Start of RECORDS FOR THIS EXERCISE

--- src/chs_ctrl.sv ---
module chs_ctrl (
  input  logic          clk,
  input  logic          rst,
  input  logic          start,
  input  chs_pkg::sts_t sts,
  output chs_pkg::cmd_t cmd,
  output logic          busy,
  output logic          done
);
  import chs_pkg::*;

  state_t state, state_next;

  always_ff @(posedge clk) begin
    if (rst) begin
      state <= ST_CLEAR;
    end else begin
      state <= state_next;
    end
  end

  // next state
  always_comb begin
    state_next = state;
    case (state)
      ST_CLEAR:      if (sts.clr_last) state_next = ST_IDLE;
      ST_IDLE:       if (start) state_next = ST_DIV;
      ST_DIV:        if (sts.div_last) state_next = ST_HEAD_RD;
      ST_HEAD_RD:    state_next = ST_HEAD_LOAD;
      ST_HEAD_LOAD:  state_next = ST_WALK_RD;
      ST_WALK_RD:    state_next = sts.walk_end ? ST_FINISH : ST_WALK_CMP;
      ST_WALK_CMP:   state_next = sts.key_match ? ST_FINISH : ST_WALK_RD;
      ST_FINISH: begin
        if (sts.is_add && !sts.found && !sts.pool_full) begin
          state_next = ST_ALLOC_RD;
        end else if (sts.is_remove && sts.found) begin
          state_next = ST_REM_UNLINK;
        end else begin
          state_next = ST_RESP;
        end
      end
      ST_ALLOC_RD:   state_next = ST_ALLOC_WR;
      ST_ALLOC_WR:   state_next = ST_RESP;
      ST_REM_UNLINK: state_next = ST_REM_FREE;
      ST_REM_FREE:   state_next = ST_RESP;
      ST_RESP:       state_next = ST_IDLE;
      default:       state_next = ST_CLEAR;
    endcase
  end

  // datapath commands
  always_comb begin
    cmd = '0;
    case (state)
      ST_CLEAR:      cmd.clr_step = 1'b1;
      ST_IDLE:       cmd.load = start;
      ST_DIV:        cmd.div_step = 1'b1;
      ST_HEAD_RD:    cmd.head_rd = 1'b1;
      ST_HEAD_LOAD:  cmd.head_load = 1'b1;
      ST_WALK_RD:    cmd.walk_rd = !sts.walk_end;
      ST_WALK_CMP: begin
        cmd.walk_hit  = sts.key_match;
        cmd.walk_next = !sts.key_match;
      end
      ST_FINISH:     cmd.set_full = sts.is_add && !sts.found && sts.pool_full;
      ST_ALLOC_RD:   cmd.alloc_rd = 1'b1;
      ST_ALLOC_WR:   cmd.alloc_wr = 1'b1;
      ST_REM_UNLINK: cmd.rem_unlink = 1'b1;
      ST_REM_FREE:   cmd.rem_free = 1'b1;
      default:       cmd = '0;
    endcase
  end

  assign busy = (state != ST_IDLE);
  assign done = (state == ST_RESP);

endmodule

--- config.mk ---
export PLATFORM = sky130hd
export DESIGN_NAME = chs_ctrl
export DESIGN_NICKNAME = d
export VERILOG_FILES = /design/src/chained_hash_set_macros.svh /design/src/chs_pkg.sv /design/src/chs_ctrl.sv
export SDC_FILE = /design/constraint.sdc
export NUM_CORES = 1
export LEC_CHECK = 0
export BUFFER_PORTS_ARGS = -buffer_cell sky130_fd_sc_hd__buf_2
export CELL_PAD_IN_SITES_DETAIL_PLACEMENT = 0
export CELL_PAD_IN_SITES_GLOBAL_PLACEMENT = 1
export CORE_ASPECT_RATIO = 0.9
export CORE_MARGIN = 1.5
export CORE_UTILIZATION = 28
export CTS_CLUSTER_DIAMETER = 60
export DETAILED_ROUTE_END_ITERATION = 16
export PLACE_DENSITY_LB_ADDON = 0.1
export SLEW_MARGIN = 20
export SYNTH_ARGS = -nofsm -noshare
export SYNTH_HDL_FRONTEND = slang
export SYNTH_SLANG_ARGS = --single-unit
export TNS_END_PERCENT = 100
--- constraint.sdc ---
create_clock -name clk -period 2.2 [get_ports clk]
set_input_delay 0.33 -clock clk [delete_from_list [all_inputs] [get_ports clk]]
set_output_delay 0.33 -clock clk [all_outputs]
set_load 0.01 [all_outputs]
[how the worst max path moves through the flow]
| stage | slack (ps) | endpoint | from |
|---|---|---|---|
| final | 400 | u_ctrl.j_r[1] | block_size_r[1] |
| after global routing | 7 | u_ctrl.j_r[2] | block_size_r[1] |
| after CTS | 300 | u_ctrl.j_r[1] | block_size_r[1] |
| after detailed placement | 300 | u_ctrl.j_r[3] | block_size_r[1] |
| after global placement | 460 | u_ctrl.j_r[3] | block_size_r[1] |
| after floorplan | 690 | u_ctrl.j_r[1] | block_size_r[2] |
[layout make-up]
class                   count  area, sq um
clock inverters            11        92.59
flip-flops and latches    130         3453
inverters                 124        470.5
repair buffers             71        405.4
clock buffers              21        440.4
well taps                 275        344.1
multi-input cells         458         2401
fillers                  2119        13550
==> src/fmma_pkg.sv <==
`default_nettype none
package fmma_pkg;

    localparam int MAX_ROWS  = 64;
    localparam int MAX_COLS  = 64;
    localparam int MAX_DEPTH = 64;

    localparam int KIND_W    = 2;
    localparam int IDX_W     = 6;
    localparam int CNT_W     = 7;
    localparam int DATA_W    = 32;
    localparam int CFG_IDX_W = 3;
    localparam int EXP_W     = 12;

    // Input item kinds
    localparam logic [KIND_W-1:0] KIND_LOAD_A  = 2'd0;
    localparam logic [KIND_W-1:0] KIND_LOAD_B  = 2'd1;
    localparam logic [KIND_W-1:0] KIND_COMPUTE = 2'd2;

    // Configuration register indexes
    localparam logic [CFG_IDX_W-1:0] CFG_ALPHA = 3'd0;
    localparam logic [CFG_IDX_W-1:0] CFG_BETA  = 3'd1;
    localparam logic [CFG_IDX_W-1:0] CFG_ROWS  = 3'd2;
    localparam logic [CFG_IDX_W-1:0] CFG_COLS  = 3'd3;
    localparam logic [CFG_IDX_W-1:0] CFG_DEPTH = 3'd4;

    // Queued command codes
    typedef logic [1:0] op_t;
    localparam op_t OP_LOAD_A  = 2'd0;
    localparam op_t OP_LOAD_B  = 2'd1;
    localparam op_t OP_COMPUTE = 2'd2;

    localparam logic [DATA_W-1:0] QNAN32    = 32'h7FC0_0000;
    localparam logic [DATA_W-1:0] INF32     = 32'h7F80_0000;
    localparam logic [DATA_W-1:0] NEG_ZERO  = 32'h8000_0000;
    localparam logic [DATA_W-1:0] ALPHA_RST = 32'h3F80_0000;

    typedef struct packed {
        op_t                op;
        logic [IDX_W-1:0]   row;
        logic [IDX_W-1:0]   col;
        logic [DATA_W-1:0]  value;
    } cmd_t;

    typedef struct packed {
        logic [DATA_W-1:0]  alpha_bits;
        logic [DATA_W-1:0]  beta_bits;
        logic [CNT_W-1:0]   row_count;
        logic [CNT_W-1:0]   column_count;
        logic [CNT_W-1:0]   inner_depth;
    } cfg_t;

    // Position of the highest set bit, zero for an empty word
    function automatic logic [5:0] top_bit64(input logic [63:0] v);
        logic [5:0] n;
        n = '0;
        for (int i = 0; i < 64; i++)
        begin
            if (v[i])
            begin
                n = 6'(i);
            end
        end
        return n;
    endfunction

endpackage
`default_nettype wire

==> src/fmma_queue.sv <==
`default_nettype none
module fmma_queue (
    input  wire logic            clk,
    input  wire logic            rst_n,
    input  wire logic            push,
    input  fmma_pkg::cmd_t       push_cmd,
    output logic                 full,
    output logic                 not_empty,
    input  wire logic            pop,
    output fmma_pkg::cmd_t       pop_cmd
);

    fmma_pkg::cmd_t entry_reg [2];
    logic           wr_ptr_reg, wr_ptr_next;
    logic           rd_ptr_reg, rd_ptr_next;
    logic [1:0]     count_reg, count_next;

    assign full      = (count_reg == 2'd2);
    assign not_empty = (count_reg != 2'd0);
    assign pop_cmd   = entry_reg[rd_ptr_reg];

    always_comb
    begin
        wr_ptr_next = wr_ptr_reg ^ push;
        rd_ptr_next = rd_ptr_reg ^ pop;
        count_next  = count_reg + 2'(push) - 2'(pop);
    end

    always_ff @(posedge clk or negedge rst_n)
    begin
        if (!rst_n)
        begin
            wr_ptr_reg <= 1'b0;
            rd_ptr_reg <= 1'b0;
            count_reg  <= 2'd0;
        end
        else
        begin
            wr_ptr_reg <= wr_ptr_next;
            rd_ptr_reg <= rd_ptr_next;
            count_reg  <= count_next;
        end
    end

    // Hold payload without reset
    always_ff @(posedge clk)
    begin
        if (push)
        begin
            entry_reg[wr_ptr_reg] <= push_cmd;
        end
    end

endmodule
`default_nettype wire
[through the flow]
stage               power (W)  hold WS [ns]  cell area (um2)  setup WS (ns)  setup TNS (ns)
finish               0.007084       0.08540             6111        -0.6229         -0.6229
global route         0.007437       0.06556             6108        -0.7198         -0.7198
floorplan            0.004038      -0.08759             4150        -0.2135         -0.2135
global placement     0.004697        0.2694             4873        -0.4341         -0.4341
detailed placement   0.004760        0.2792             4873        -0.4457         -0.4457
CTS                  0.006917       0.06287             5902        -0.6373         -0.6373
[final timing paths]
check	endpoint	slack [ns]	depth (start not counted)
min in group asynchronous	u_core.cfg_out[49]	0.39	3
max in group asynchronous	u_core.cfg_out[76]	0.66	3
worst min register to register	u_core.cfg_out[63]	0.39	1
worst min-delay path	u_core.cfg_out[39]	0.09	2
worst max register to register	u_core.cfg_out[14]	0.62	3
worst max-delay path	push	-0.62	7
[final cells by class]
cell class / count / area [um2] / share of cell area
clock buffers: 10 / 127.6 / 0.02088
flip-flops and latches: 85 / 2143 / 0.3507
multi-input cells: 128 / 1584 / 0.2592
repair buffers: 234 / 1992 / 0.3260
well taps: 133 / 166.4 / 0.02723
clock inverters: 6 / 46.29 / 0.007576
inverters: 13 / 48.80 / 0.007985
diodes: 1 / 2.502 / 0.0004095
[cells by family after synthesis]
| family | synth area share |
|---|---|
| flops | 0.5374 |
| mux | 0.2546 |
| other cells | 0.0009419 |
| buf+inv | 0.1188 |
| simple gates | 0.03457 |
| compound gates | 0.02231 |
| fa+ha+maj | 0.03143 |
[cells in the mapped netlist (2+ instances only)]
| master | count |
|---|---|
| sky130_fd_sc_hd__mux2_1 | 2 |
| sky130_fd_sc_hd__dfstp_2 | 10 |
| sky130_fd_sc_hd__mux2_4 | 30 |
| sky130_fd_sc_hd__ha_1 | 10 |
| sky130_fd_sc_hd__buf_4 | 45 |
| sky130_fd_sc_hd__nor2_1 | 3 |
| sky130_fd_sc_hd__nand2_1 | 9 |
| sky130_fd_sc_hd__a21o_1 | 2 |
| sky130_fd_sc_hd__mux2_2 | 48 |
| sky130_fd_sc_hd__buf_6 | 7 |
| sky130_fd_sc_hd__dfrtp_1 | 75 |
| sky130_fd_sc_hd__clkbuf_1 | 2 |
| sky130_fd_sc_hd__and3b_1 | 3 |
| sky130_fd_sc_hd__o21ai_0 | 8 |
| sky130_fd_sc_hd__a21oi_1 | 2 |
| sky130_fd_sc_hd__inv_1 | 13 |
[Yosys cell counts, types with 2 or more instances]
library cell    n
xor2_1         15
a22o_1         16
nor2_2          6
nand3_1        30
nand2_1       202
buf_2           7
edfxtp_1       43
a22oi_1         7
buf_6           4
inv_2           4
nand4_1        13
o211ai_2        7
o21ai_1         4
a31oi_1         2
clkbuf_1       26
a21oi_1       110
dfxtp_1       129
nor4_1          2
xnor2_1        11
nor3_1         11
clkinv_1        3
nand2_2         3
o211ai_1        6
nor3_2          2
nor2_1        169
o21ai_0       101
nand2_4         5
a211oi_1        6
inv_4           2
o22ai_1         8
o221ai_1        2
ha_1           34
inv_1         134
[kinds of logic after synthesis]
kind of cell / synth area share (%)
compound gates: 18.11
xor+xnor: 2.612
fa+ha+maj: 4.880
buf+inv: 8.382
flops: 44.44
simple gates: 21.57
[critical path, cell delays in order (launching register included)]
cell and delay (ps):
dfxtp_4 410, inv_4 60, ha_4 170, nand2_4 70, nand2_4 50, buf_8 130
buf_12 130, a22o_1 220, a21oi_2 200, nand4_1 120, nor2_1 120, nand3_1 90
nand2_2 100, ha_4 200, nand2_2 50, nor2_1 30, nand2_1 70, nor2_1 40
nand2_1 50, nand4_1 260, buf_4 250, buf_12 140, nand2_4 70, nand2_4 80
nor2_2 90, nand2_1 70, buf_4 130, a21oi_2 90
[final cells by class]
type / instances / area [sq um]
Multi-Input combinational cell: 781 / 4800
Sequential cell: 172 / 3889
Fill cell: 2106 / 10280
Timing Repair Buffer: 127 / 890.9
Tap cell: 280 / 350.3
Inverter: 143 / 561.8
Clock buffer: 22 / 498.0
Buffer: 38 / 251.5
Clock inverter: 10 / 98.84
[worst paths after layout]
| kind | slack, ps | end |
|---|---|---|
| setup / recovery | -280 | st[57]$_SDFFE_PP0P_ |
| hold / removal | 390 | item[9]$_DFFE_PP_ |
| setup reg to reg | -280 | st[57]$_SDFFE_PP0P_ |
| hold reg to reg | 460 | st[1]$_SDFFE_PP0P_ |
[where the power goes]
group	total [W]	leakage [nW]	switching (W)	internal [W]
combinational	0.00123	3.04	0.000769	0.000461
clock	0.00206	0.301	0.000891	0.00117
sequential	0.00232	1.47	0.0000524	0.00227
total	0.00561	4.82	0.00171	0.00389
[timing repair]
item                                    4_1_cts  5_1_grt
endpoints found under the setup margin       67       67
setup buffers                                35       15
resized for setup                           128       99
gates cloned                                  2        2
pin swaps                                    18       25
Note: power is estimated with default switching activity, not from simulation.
[config.mk]
export PLATFORM = sky130hd
export DESIGN_NAME = eth_ip_l4_header_parser_flat
export DESIGN_NICKNAME = d
export VERILOG_FILES = /design/src/eip_pkg.sv /design/src/eip_in_if.sv /design/src/eip_out_if.sv /design/src/eip_capture.sv /design/src/eip_eval.sv /design/src/eth_ip_l4_header_parser.sv /design/src/flat_wrapper.sv
export VERILOG_INCLUDE_DIRS = /design/src /design/src/src
export SDC_FILE = /design/constraint.sdc
export NUM_CORES = 1
export LEC_CHECK = 0
export BUFFER_PORTS_ARGS = -buffer_cell sky130_fd_sc_hd__buf_2
export CORE_MARGIN = 2
export CORE_UTILIZATION = 60
export DETAILED_ROUTE_END_ITERATION = 6
export PLACE_DENSITY = 0.76
export SLEW_MARGIN = 0
export SYNTH_ARGS = -nofsm -noshare
export SYNTH_HDL_FRONTEND = slang
export SYNTH_SLANG_ARGS = --single-unit
[constraint.sdc]
create_clock -name clk -period 7 [get_ports clk]
set_clock_uncertainty 0.15 [all_clocks]
set_input_delay 0.35 -clock clk [delete_from_list [all_inputs] [get_ports clk]]
set_output_delay 0.35 -clock clk [all_outputs]
set_load 0.01 [all_outputs]
**src/rtl/rpia_pkg.sv**
```systemverilog
// Shared constants, types and codes of the rotating packet identifier allocator.
package rpia_pkg;

    localparam int ID_BITS     = 16;
    localparam int KIND_BITS   = 3;
    localparam int TARGET_BITS = 16;
    localparam int OFF_BITS    = 5;
    localparam int WORD_BITS   = 1 << OFF_BITS;
    localparam int ADDR_BITS   = ID_BITS - OFF_BITS;
    localparam int WORDS       = 1 << ADDR_BITS;
    localparam int CNT_BITS    = ADDR_BITS + 1;

    localparam logic [KIND_BITS-1:0] KIND_ALLOC   = 3'd0;
    localparam logic [KIND_BITS-1:0] KIND_RELEASE = 3'd1;
    localparam logic [KIND_BITS-1:0] KIND_MARK    = 3'd2;
    localparam logic [KIND_BITS-1:0] KIND_UNMARK  = 3'd3;
    localparam logic [KIND_BITS-1:0] KIND_CLEAR   = 3'd4;

    typedef logic [ID_BITS-1:0]   id_t;
    typedef logic [ADDR_BITS-1:0] waddr_t;
    typedef logic [WORD_BITS-1:0] bits_t;

    typedef struct packed {
        bits_t held;
        bits_t used;
    } map_word_t;

    typedef struct packed {
        logic      rd_en;
        waddr_t    rd_addr;
        logic      wr_en;
        waddr_t    wr_addr;
        map_word_t wr_data;
    } ram_req_t;

    typedef struct packed {
        logic [TARGET_BITS-1:0] granted_id;
        logic                   granted;
        logic                   exhausted;
    } rpia_result_t;

    typedef enum logic [2:0] {
        ST_IDLE,
        ST_SCAN,
        ST_RMW,
        ST_CLEAR,
        ST_REPLY
    } state_t;

endpackage

```
**src/rtl/rpia_ctrl.sv**
```systemverilog
// Request sequencer: word-wide next-fit search, read-modify-write and clearing sweep.
module rpia_ctrl
    import rpia_pkg::*;
(
    input  logic                   aclk,
    input  logic                   aresetn,
    input  logic                   s_valid,
    output logic                   s_ready,
    input  logic [KIND_BITS-1:0]   s_kind,
    input  logic [TARGET_BITS-1:0] s_target_id,
    output logic                   res_valid,
    input  logic                   res_ready,
    output rpia_result_t           res,
    output ram_req_t               ram_req,
    input  map_word_t              rd_data
);

    localparam id_t ID_ONE = ID_BITS'(1);

    function automatic id_t step_ptr(input id_t p);
        id_t n;
        n = p + ID_ONE;
        return (n == '0) ? ID_ONE : n;
    endfunction

    function automatic logic [OFF_BITS-1:0] first_set(input bits_t v);
        logic [OFF_BITS-1:0] idx;
        idx = '0;
        for (int i = WORD_BITS - 1; i >= 0; i--) begin
            if (v[i]) begin
                idx = OFF_BITS'(i);
            end
        end
        return idx;
    endfunction

    state_t                 state_reg, state_next;
    id_t                    ptr_reg, ptr_next;
    logic [CNT_BITS-1:0]    cnt_reg, cnt_next;
    logic                   report_reg, report_next;
    logic [KIND_BITS-1:0]   kind_reg, kind_next;
    logic [TARGET_BITS-1:0] target_reg, target_next;
    waddr_t                 addr_reg, addr_next;
    rpia_result_t           res_reg, res_next;

    logic                accept;
    logic                in_range;
    logic                scan_first, scan_last, found;
    bits_t               ge_mask, scan_mask, free_bits, hit_bit, rmw_bit;
    logic [OFF_BITS-1:0] hit_idx;
    id_t                 cand;
    map_word_t           rmw_word;

    assign accept   = s_valid && s_ready;
    assign in_range = (s_target_id >> ID_BITS) == '0;

    // scan of the word that was read last cycle
    assign scan_first = cnt_reg == '0;
    assign scan_last  = cnt_reg == CNT_BITS'(WORDS);
    assign ge_mask    = {WORD_BITS{1'b1}} << ptr_reg[OFF_BITS-1:0];

    always_comb begin
        if (scan_first) begin
            scan_mask = ge_mask;
        end else if (scan_last) begin
            scan_mask = ~ge_mask;
        end else begin
            scan_mask = {WORD_BITS{1'b1}};
        end
        if (addr_reg == '0) begin
            scan_mask[0] = 1'b0;   // identifier zero is never handed out
        end
    end

    assign free_bits = ~(rd_data.used | rd_data.held) & scan_mask;
    assign found     = |free_bits;
    assign hit_idx   = first_set(free_bits);
    assign hit_bit   = bits_t'(1) << hit_idx;
    assign cand      = {addr_reg, hit_idx};

    assign rmw_bit = bits_t'(1) << target_reg[OFF_BITS-1:0];

    always_comb begin
        rmw_word = rd_data;
        case (kind_reg)
            KIND_RELEASE: rmw_word.used = rd_data.used & ~rmw_bit;
            KIND_MARK:    rmw_word.held = rd_data.held | rmw_bit;
            KIND_UNMARK:  rmw_word.held = rd_data.held & ~rmw_bit;
            default:      rmw_word = rd_data;
        endcase
    end

    // next state and register updates
    always_comb begin
        state_next  = state_reg;
        ptr_next    = ptr_reg;
        cnt_next    = cnt_reg;
        report_next = report_reg;
        kind_next   = kind_reg;
        target_next = target_reg;
        addr_next   = addr_reg;
        res_next    = res_reg;
        case (state_reg)
            ST_IDLE: begin
                if (accept) begin
                    kind_next   = s_kind;
                    target_next = s_target_id;
                    res_next.granted_id = s_target_id;
                    res_next.granted    = 1'b0;
                    res_next.exhausted  = 1'b0;
                    cnt_next = '0;
                    case (s_kind)
                        KIND_ALLOC: begin
                            addr_next  = ptr_reg[ID_BITS-1:OFF_BITS];
                            state_next = ST_SCAN;
                        end
                        KIND_RELEASE, KIND_MARK, KIND_UNMARK: begin
                            addr_next  = s_target_id[ID_BITS-1:OFF_BITS];
                            state_next = in_range ? ST_RMW : ST_REPLY;
                        end
                        KIND_CLEAR: begin
                            report_next = 1'b1;
                            state_next  = ST_CLEAR;
                        end
                        default: state_next = ST_REPLY;
                    endcase
                end
            end
            ST_SCAN: begin
                if (found) begin
                    res_next.granted_id = TARGET_BITS'(cand);
                    res_next.granted    = 1'b1;
                    ptr_next   = step_ptr(cand);
                    state_next = ST_REPLY;
                end else if (scan_last) begin
                    res_next.granted_id = TARGET_BITS'(ptr_reg);
                    res_next.exhausted  = 1'b1;
                    ptr_next   = step_ptr(ptr_reg);
                    state_next = ST_REPLY;
                end else begin
                    addr_next = addr_reg + waddr_t'(1);
                    cnt_next  = cnt_reg + CNT_BITS'(1);
                end
            end
            ST_RMW: begin
                state_next = ST_REPLY;
            end
            ST_CLEAR: begin
                if (cnt_reg == CNT_BITS'(WORDS - 1)) begin
                    ptr_next    = ID_ONE;
                    report_next = 1'b0;
                    state_next  = report_reg ? ST_REPLY : ST_IDLE;
                end else begin
                    cnt_next = cnt_reg + CNT_BITS'(1);
                end
            end
            ST_REPLY: begin
                if (res_ready) begin
                    state_next = ST_IDLE;
                end
            end
            default: state_next = ST_IDLE;
        endcase
    end

    // outputs and memory port
    always_comb begin
        s_ready         = 1'b0;
        res_valid       = 1'b0;
        ram_req.rd_en   = 1'b0;
        ram_req.rd_addr = addr_reg;
        ram_req.wr_en   = 1'b0;
        ram_req.wr_addr = addr_reg;
        ram_req.wr_data = rmw_word;
        case (state_reg)
            ST_IDLE: begin
                s_ready = 1'b1;
                if (s_kind == KIND_ALLOC) begin
                    ram_req.rd_en   = s_valid;
                    ram_req.rd_addr = ptr_reg[ID_BITS-1:OFF_BITS];
                end else begin
                    ram_req.rd_en   = s_valid && in_range;
                    ram_req.rd_addr = s_target_id[ID_BITS-1:OFF_BITS];
                end
            end
            ST_SCAN: begin
                if (found) begin
                    ram_req.wr_en        = 1'b1;
                    ram_req.wr_data.used = rd_data.used | hit_bit;
                    ram_req.wr_data.held = rd_data.held;
                end else if (!scan_last) begin
                    ram_req.rd_en   = 1'b1;
                    ram_req.rd_addr = addr_reg + waddr_t'(1);
                end
            end
            ST_RMW: begin
                ram_req.wr_en = 1'b1;
            end
            ST_CLEAR: begin
                ram_req.wr_en   = 1'b1;
                ram_req.wr_addr = cnt_reg[ADDR_BITS-1:0];
                ram_req.wr_data = '0;
            end
            ST_REPLY: begin
                res_valid = 1'b1;
            end
            default: begin
                res_valid = 1'b0;
            end
        endcase
    end

    assign res = res_reg;

    always_ff @(posedge aclk) begin
        if (!aresetn) begin
            state_reg  <= ST_CLEAR;
            ptr_reg    <= ID_ONE;
            cnt_reg    <= '0;
            report_reg <= 1'b0;
        end else begin
            state_reg  <= state_next;
            ptr_reg    <= ptr_next;
            cnt_reg    <= cnt_next;
            report_reg <= report_next;
        end
    end

    always_ff @(posedge aclk) begin
        kind_reg   <= kind_next;
        target_reg <= target_next;
        addr_reg   <= addr_next;
        res_reg    <= res_next;
    end

endmodule

```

End of RECORDS FOR THIS EXERCISE

• WORK ORDER: Where in the entries does the word "buffers" occur? Copy out each line that has it.

• YOUR SOLUTION:
repair buffers             71        405.4
clock buffers              21        440.4
clock buffers: 10 / 127.6 / 0.02088
repair buffers: 234 / 1992 / 0.3260
setup buffers                                35       15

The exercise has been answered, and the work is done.